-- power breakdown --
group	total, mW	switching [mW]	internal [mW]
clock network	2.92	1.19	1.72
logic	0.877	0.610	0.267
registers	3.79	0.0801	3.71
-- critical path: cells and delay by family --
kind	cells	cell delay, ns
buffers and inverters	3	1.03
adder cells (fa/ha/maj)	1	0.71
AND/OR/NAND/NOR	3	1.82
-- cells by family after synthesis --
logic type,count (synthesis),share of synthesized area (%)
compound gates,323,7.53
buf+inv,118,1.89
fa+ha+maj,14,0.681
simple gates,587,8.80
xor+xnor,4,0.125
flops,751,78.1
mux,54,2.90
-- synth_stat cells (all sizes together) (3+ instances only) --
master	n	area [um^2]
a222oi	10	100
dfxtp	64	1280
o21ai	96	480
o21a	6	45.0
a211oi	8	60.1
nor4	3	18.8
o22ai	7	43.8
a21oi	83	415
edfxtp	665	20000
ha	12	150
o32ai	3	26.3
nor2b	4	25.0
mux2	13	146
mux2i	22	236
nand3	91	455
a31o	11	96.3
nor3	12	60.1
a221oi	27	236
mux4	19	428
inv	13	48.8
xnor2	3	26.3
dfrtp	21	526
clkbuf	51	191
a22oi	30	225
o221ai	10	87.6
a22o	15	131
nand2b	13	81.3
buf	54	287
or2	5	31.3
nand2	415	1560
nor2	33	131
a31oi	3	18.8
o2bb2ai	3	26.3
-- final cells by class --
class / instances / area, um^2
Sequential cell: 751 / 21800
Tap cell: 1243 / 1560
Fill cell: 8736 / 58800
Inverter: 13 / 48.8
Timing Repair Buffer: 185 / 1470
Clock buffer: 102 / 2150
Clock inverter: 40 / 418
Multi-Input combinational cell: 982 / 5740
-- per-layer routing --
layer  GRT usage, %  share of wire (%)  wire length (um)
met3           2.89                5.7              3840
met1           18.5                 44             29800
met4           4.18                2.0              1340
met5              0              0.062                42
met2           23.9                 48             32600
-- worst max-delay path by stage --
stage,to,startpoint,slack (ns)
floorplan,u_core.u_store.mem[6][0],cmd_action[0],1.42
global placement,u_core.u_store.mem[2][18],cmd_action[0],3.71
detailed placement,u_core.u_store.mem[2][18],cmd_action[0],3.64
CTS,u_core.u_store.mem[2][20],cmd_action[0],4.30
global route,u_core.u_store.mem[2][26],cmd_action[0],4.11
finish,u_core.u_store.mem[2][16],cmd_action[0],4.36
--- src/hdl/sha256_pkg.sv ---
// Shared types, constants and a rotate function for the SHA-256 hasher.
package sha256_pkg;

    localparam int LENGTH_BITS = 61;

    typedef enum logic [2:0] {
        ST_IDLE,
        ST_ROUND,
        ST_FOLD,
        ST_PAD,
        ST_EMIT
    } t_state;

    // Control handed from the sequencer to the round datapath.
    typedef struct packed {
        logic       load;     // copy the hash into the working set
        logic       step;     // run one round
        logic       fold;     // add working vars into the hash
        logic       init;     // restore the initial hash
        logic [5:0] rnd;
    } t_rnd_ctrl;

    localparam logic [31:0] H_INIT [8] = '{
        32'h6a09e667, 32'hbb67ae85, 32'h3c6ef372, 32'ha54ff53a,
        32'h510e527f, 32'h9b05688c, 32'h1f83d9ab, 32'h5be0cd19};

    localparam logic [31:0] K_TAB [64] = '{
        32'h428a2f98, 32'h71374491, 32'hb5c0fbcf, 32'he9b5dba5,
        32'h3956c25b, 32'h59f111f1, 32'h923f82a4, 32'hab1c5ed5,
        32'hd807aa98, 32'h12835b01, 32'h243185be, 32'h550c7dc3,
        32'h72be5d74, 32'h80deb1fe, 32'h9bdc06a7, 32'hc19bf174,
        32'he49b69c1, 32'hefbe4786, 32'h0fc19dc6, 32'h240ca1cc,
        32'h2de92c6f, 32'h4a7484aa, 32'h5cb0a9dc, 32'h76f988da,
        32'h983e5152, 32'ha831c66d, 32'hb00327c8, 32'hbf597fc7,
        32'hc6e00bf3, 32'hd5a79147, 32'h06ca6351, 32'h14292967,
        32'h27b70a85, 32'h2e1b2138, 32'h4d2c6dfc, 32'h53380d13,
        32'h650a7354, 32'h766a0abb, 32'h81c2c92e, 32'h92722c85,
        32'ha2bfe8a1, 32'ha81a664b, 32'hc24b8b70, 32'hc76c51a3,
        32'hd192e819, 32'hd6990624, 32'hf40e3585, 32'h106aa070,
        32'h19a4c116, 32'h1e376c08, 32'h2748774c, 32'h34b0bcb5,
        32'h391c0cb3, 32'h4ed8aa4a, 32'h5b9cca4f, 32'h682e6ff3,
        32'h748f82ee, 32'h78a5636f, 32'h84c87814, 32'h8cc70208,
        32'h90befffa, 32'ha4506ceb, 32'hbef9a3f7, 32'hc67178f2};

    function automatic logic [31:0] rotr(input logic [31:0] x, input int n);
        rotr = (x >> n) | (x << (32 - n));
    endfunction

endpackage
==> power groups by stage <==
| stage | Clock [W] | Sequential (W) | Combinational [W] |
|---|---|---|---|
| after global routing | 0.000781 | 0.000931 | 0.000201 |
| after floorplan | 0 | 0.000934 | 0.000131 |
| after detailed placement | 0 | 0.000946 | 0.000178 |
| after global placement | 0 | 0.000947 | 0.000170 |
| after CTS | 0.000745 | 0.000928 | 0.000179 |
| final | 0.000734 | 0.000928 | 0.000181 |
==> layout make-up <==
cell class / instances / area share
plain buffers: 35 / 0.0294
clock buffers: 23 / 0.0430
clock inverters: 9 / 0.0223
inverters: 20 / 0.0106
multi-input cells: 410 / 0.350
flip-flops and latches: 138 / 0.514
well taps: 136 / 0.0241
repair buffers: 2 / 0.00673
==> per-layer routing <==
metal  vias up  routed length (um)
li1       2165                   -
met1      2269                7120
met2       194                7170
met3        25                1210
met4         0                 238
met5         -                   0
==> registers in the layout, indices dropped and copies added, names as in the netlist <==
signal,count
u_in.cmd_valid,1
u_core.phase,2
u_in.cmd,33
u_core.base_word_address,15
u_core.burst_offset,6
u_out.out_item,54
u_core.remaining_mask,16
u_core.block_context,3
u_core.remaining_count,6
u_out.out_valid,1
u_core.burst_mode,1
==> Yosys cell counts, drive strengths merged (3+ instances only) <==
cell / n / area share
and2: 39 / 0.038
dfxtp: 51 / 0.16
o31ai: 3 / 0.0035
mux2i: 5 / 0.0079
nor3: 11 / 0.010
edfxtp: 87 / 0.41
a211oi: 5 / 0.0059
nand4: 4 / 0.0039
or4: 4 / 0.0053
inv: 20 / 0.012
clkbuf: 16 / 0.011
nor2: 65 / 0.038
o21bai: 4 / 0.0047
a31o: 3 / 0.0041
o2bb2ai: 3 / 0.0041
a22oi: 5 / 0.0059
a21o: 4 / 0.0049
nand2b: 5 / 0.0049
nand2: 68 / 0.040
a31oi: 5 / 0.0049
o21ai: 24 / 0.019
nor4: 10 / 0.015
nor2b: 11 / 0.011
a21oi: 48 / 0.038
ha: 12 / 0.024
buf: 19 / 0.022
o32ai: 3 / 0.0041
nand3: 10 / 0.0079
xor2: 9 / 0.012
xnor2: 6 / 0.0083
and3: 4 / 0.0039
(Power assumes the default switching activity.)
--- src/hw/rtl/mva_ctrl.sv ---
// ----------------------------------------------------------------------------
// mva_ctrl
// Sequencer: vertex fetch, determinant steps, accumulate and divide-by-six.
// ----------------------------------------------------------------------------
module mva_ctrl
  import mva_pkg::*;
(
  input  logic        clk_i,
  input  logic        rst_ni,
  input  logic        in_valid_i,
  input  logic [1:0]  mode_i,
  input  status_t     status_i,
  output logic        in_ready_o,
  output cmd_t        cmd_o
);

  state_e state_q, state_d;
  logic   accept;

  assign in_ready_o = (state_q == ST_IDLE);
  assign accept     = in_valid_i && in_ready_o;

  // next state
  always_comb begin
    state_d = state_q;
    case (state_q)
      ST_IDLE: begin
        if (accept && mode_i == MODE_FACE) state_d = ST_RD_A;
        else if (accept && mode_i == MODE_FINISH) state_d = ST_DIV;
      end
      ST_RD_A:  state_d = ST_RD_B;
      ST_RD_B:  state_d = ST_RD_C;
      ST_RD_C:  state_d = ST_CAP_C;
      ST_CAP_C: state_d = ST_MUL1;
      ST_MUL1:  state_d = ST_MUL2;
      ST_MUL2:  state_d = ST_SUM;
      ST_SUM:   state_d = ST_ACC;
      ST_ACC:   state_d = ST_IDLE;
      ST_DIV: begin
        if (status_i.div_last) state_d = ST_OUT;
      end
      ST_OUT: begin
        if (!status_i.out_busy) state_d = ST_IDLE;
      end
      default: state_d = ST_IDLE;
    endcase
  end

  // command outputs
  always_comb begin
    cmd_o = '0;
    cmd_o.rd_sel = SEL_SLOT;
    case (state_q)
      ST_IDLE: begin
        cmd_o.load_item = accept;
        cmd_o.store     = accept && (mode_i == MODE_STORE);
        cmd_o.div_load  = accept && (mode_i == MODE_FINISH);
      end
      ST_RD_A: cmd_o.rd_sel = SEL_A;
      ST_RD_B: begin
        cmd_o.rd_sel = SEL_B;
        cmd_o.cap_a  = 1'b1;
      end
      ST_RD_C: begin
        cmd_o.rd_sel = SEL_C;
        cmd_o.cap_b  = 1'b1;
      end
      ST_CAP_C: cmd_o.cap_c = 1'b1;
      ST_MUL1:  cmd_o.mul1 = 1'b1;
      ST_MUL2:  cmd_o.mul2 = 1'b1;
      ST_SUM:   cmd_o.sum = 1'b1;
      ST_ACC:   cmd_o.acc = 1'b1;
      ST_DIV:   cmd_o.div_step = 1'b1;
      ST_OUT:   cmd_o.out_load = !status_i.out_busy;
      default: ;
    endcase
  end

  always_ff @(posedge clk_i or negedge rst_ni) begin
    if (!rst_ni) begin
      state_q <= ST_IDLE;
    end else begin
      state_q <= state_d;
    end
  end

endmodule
---
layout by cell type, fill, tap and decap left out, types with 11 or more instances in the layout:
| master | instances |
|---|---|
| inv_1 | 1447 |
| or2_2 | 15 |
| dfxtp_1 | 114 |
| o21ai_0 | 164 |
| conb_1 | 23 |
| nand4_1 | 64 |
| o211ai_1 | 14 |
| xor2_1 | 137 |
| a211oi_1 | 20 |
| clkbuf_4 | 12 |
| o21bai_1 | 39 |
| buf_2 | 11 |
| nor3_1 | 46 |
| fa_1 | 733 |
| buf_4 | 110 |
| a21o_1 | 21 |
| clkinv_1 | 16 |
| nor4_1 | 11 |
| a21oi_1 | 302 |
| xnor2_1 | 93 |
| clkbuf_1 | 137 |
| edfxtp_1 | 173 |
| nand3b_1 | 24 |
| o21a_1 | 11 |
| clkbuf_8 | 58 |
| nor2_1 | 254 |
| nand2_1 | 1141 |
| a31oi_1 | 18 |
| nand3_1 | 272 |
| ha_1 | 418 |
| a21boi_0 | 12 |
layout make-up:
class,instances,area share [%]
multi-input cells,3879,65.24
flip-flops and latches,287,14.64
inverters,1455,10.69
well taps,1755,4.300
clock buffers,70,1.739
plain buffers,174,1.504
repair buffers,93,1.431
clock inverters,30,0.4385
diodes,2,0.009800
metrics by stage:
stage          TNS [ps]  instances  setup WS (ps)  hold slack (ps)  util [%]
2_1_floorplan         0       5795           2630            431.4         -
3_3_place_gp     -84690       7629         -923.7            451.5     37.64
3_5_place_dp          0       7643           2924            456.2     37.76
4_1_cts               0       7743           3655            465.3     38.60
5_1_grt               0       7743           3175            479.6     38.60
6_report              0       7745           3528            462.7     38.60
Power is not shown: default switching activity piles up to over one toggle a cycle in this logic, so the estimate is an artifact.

» Exercise objective
Using the listing above, copy exactly the line that contains "global placement,u_core.u_store.mem[2][18],cmd_action[0],3.71", the line that contains "global route,u_core.u_store.mem[2][26],cmd_action[0],4.11", and each line that falls between them.

» Exercise result
global placement,u_core.u_store.mem[2][18],cmd_action[0],3.71
detailed placement,u_core.u_store.mem[2][18],cmd_action[0],3.64
CTS,u_core.u_store.mem[2][20],cmd_action[0],4.30
global route,u_core.u_store.mem[2][26],cmd_action[0],4.11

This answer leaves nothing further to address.